To jest archiwalna wersja serwisu nj24.pl Tygodnika Nowiny Jeleniogórskie. Zapraszamy do nowej odsłony: NJ24.PL.

Zarzuty dla sprawcy katastrofy w Mirsku

Zarzuty dla sprawcy katastrofy w Mirsku

Zarzut sprowadzenia katastrofy oraz narażenia wielu osób na niebezpieczeństwo utraty życia lub ciężkiego uszczerbku na zdrowiu usłyszał 67-letni mieszkaniec Mirska. Według ustaleń lwóweckiej policji, która pod nadzorem prokuratora prowadziła w tej sprawie śledztwo, mężczyzna doprowadził do wybuchu butli z gazem i zawalenia się kamienicy. Sam też mieszkał w tym budynku.

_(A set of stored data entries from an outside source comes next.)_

==> config.mk <==
export PLATFORM = sky130hd
export DESIGN_NAME = refill_axi_sched
export DESIGN_NICKNAME = d
export VERILOG_FILES = /design/src/rtl/refill_axi_sched.sv
export SDC_FILE = /design/constraint.sdc
export NUM_CORES = 1
export LEC_CHECK = 0
export ABC_AREA = 1
export CORE_ASPECT_RATIO = 1.5
export CORE_MARGIN = 4
export CORE_UTILIZATION = 36
export CTS_CLUSTER_SIZE = 12
export DETAILED_ROUTE_END_ITERATION = 6
export GPL_ROUTABILITY_DRIVEN = 0
export PLACE_DENSITY_LB_ADDON = 0.12
export SLEW_MARGIN = 10
export SYNTH_ARGS = -nofsm -noshare
export SYNTH_HDL_FRONTEND = slang
export SYNTH_SLANG_ARGS = --single-unit
==> constraint.sdc <==
create_clock -name clk_i -period 1.7 [get_ports clk_i]
set_clock_uncertainty 0.2 [all_clocks]
set_input_delay 0.34 -clock clk_i [delete_from_list [all_inputs] [get_ports clk_i]]
set_output_delay 0.34 -clock clk_i [all_outputs]
set_load 0.02 [all_outputs]
[config.mk]
export PLATFORM = sky130hd
export DESIGN_NAME = parity_fifo_top
export DESIGN_NICKNAME = d
export VERILOG_FILES = /design/src/rtl/parity_fifo_top.sv
export SDC_FILE = /design/constraint.sdc
export NUM_CORES = 1
export LEC_CHECK = 0
export ABC_AREA = 1
export BUFFER_PORTS_ARGS = -buffer_cell sky130_fd_sc_hd__buf_2
export CAP_MARGIN = 40
export CORE_AREA = 2 2 121 94
export CTS_CLUSTER_DIAMETER = 100
export DETAILED_ROUTE_END_ITERATION = 16
export DIE_AREA = 0 0 123 96
export GPL_TIMING_DRIVEN = 1
export PLACE_DENSITY = 0.74
export SYNTH_ARGS = -nofsm -noshare
export SYNTH_HDL_FRONTEND = slang
export SYNTH_SLANG_ARGS = --single-unit
[constraint.sdc]
create_clock -name clk -period 2.4 [get_ports clk]
set_input_delay 0 -clock clk [delete_from_list [all_inputs] [get_ports clk]]
set_output_delay 0 -clock clk [all_outputs]
set_load 0.01 [all_outputs]
## config.mk

```make
export PLATFORM = sky130hd
export DESIGN_NAME = cnt_mod_param
export DESIGN_NICKNAME = d
export VERILOG_FILES = /design/src/rtl/cnt_mod_param.sv
export SDC_FILE = /design/constraint.sdc
export NUM_CORES = 1
export LEC_CHECK = 0
export CAP_MARGIN = 0
export CORE_ASPECT_RATIO = 0.6
export CORE_UTILIZATION = 25
export DETAILED_ROUTE_END_ITERATION = 6
export PLACE_DENSITY = 0.49
export SYNTH_ARGS = -nofsm -noshare
export SYNTH_HDL_FRONTEND = slang
export SYNTH_SLANG_ARGS = --single-unit
```

## constraint.sdc

```tcl
create_clock -name clk -period 2.2 [get_ports clk]
set_input_delay 0.33 -clock clk [delete_from_list [all_inputs] [get_ports clk]]
set_output_delay 0.33 -clock clk [all_outputs]
set_load 0.03 [all_outputs]
```
`src/rtl/router_fsm_n.sv`:
```
// Packet-router control FSM for an N-output router: header decode, wait-for-empty
// with timeout, data/parity load sequencing, back-pressure and invalid-address drop.
module router_fsm_n #(
  parameter int NUM_PORTS = 3,
  parameter int ADDR_W    = 2,
  parameter int WAIT_MAX  = 255
) (
  input  logic                 clk,
  input  logic                 rstn,
  input  logic                 pkt_valid,
  input  logic                 low_pkt_valid,
  input  logic                 parity_done,
  input  logic [ADDR_W-1:0]    din,
  input  logic [NUM_PORTS-1:0] fifo_empty,
  input  logic [NUM_PORTS-1:0] fifo_full,
  input  logic [NUM_PORTS-1:0] sftrst,
  output logic                 detect_add,
  output logic                 lfd_state,
  output logic                 ld_state,
  output logic                 laf_state,
  output logic                 full_state,
  output logic                 rst_int_reg,
  output logic                 we_reg,
  output logic                 busy,
  output logic [NUM_PORTS-1:0] write_enb,
  output logic                 drop_state,
  output logic                 addr_err,
  output logic                 wait_timeout
);

  localparam int CNT_W = (WAIT_MAX > 0) ? $clog2(WAIT_MAX + 1) : 1;
  localparam logic [CNT_W-1:0] WAIT_LAST = CNT_W'((WAIT_MAX > 0) ? WAIT_MAX - 1 : 0);
  localparam logic [ADDR_W:0]  NP        = (ADDR_W + 1)'(NUM_PORTS);

  typedef enum logic [3:0] {
    DECODE_ADDR,
    LOAD_FIRST_DATA,
    LOAD_DATA,
    LOAD_PARITY,
    FIFO_FULL_STATE,
    LOAD_AFTER_FULL,
    WAIT_TILL_EMPTY,
    CHECK_PARITY_ERROR,
    DROP_PKT
  } state_t;

  state_t              state_q, state_d;
  logic [ADDR_W-1:0]   addr_q, addr_d;
  logic [CNT_W-1:0]    wait_cnt_q, wait_cnt_d;
  logic                addr_err_q, wait_timeout_q;

  logic                 empty_din, empty_sel, full_sel, sft_sel, din_bad, timeout;
  logic [NUM_PORTS-1:0] onehot;

  // Per-port selects by the incoming header address and by the latched address
  always_comb begin
    empty_din = 1'b0;
    empty_sel = 1'b0;
    full_sel  = 1'b0;
    sft_sel   = 1'b0;
    onehot    = '0;
    for (int i = 0; i < NUM_PORTS; i++) begin
      if (din == ADDR_W'(i)) empty_din = fifo_empty[i];
      if (addr_q == ADDR_W'(i)) begin
        empty_sel = fifo_empty[i];
        full_sel  = fifo_full[i];
        sft_sel   = sftrst[i];
        onehot[i] = 1'b1;
      end
    end
  end

  assign din_bad = ({1'b0, din} >= NP);
  assign timeout = (WAIT_MAX != 0) && (wait_cnt_q == WAIT_LAST);

  always_comb begin
    state_d = state_q;
    addr_d  = addr_q;
    case (state_q)
      DECODE_ADDR: begin
        if (pkt_valid) begin
          addr_d = din;
          if (din_bad)        state_d = DROP_PKT;
          else if (empty_din) state_d = LOAD_FIRST_DATA;
          else                state_d = WAIT_TILL_EMPTY;
        end
      end
      LOAD_FIRST_DATA: state_d = LOAD_DATA;
      WAIT_TILL_EMPTY: begin
        if (empty_sel)    state_d = LOAD_FIRST_DATA;
        else if (timeout) state_d = DROP_PKT;
      end
      LOAD_DATA: begin
        if (full_sel)        state_d = FIFO_FULL_STATE;
        else if (!pkt_valid) state_d = LOAD_PARITY;
      end
      LOAD_PARITY: state_d = CHECK_PARITY_ERROR;
      FIFO_FULL_STATE: begin
        if (!full_sel) state_d = LOAD_AFTER_FULL;
      end
      LOAD_AFTER_FULL: begin
        if (parity_done)        state_d = DECODE_ADDR;
        else if (low_pkt_valid) state_d = LOAD_PARITY;
        else                    state_d = LOAD_DATA;
      end
      CHECK_PARITY_ERROR: state_d = full_sel ? FIFO_FULL_STATE : DECODE_ADDR;
      DROP_PKT: begin
        if (!pkt_valid) state_d = DECODE_ADDR;
      end
      default: state_d = DECODE_ADDR;
    endcase
    // Soft reset only counts for the port this packet is headed to
    if (sft_sel && state_q != DECODE_ADDR && state_q != DROP_PKT) state_d = DECODE_ADDR;
  end

  always_comb begin
    wait_cnt_d = wait_cnt_q;
    if (state_d == WAIT_TILL_EMPTY && state_q != WAIT_TILL_EMPTY) wait_cnt_d = '0;
    else if (state_q == WAIT_TILL_EMPTY)                          wait_cnt_d = wait_cnt_q + 1'b1;
  end

  always_ff @(posedge clk) begin
    if (!rstn) begin
      state_q        <= DECODE_ADDR;
      addr_q         <= '0;
      wait_cnt_q     <= '0;
      addr_err_q     <= 1'b0;
      wait_timeout_q <= 1'b0;
    end else begin
      state_q        <= state_d;
      addr_q         <= addr_d;
      wait_cnt_q     <= wait_cnt_d;
      addr_err_q     <= (state_q == DECODE_ADDR) && (state_d == DROP_PKT);
      wait_timeout_q <= (state_q == WAIT_TILL_EMPTY) && (state_d == DROP_PKT);
    end
  end

  assign detect_add   = (state_q == DECODE_ADDR);
  assign lfd_state    = (state_q == LOAD_FIRST_DATA);
  assign ld_state     = (state_q == LOAD_DATA);
  assign laf_state    = (state_q == LOAD_AFTER_FULL);
  assign full_state   = (state_q == FIFO_FULL_STATE);
  assign rst_int_reg  = (state_q == CHECK_PARITY_ERROR);
  assign drop_state   = (state_q == DROP_PKT);
  assign we_reg       = (state_q == LOAD_DATA) || (state_q == LOAD_PARITY) ||
                        (state_q == LOAD_AFTER_FULL);
  assign busy         = !((state_q == DECODE_ADDR) || (state_q == LOAD_DATA) ||
                          (state_q == DROP_PKT));
  assign write_enb    = (lfd_state || we_reg) ? onehot : '0;
  assign addr_err     = addr_err_q;
  assign wait_timeout = wait_timeout_q;

endmodule

```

Sprawca nieprawidłowo podłączył butlę z gazem i przyczynił się do jej eksplozji. Będzie odpowiadał z wolnej stopy. Prokurator zastosował środki zapobiegawcze w postaci zakazu opuszczania Mirska oraz zakazu kontaktowania się ze świadkami. Mężczyźnie grozi do 10 lat więzienia.
Do wybuchu butli z gazem w budynku mieszkalnym przy ulicy Mickiewicza w Mirsku doszło 25 stycznia tego roku. Mocno uszkodzone zostały dwie kondygnacje budynku i poddasze. Kamienica nadawała się tylko do wyburzenia. W środku zamieszkałego przez cztery rodziny budynku było osiem osób. Na szczęście wszystkim udało się wydostać z gruzowiska, częściowo samodzielnie i z pomocą przechodniów, częściowo przy pomocy służb ratowniczych. Wszyscy mieli obrażenia, ale tylko dwie osoby znajdujące się w mieszkaniu, w którym doszło do wybuchu poważniejsze. Obrażeń doznał też przypadkowy przechodzień.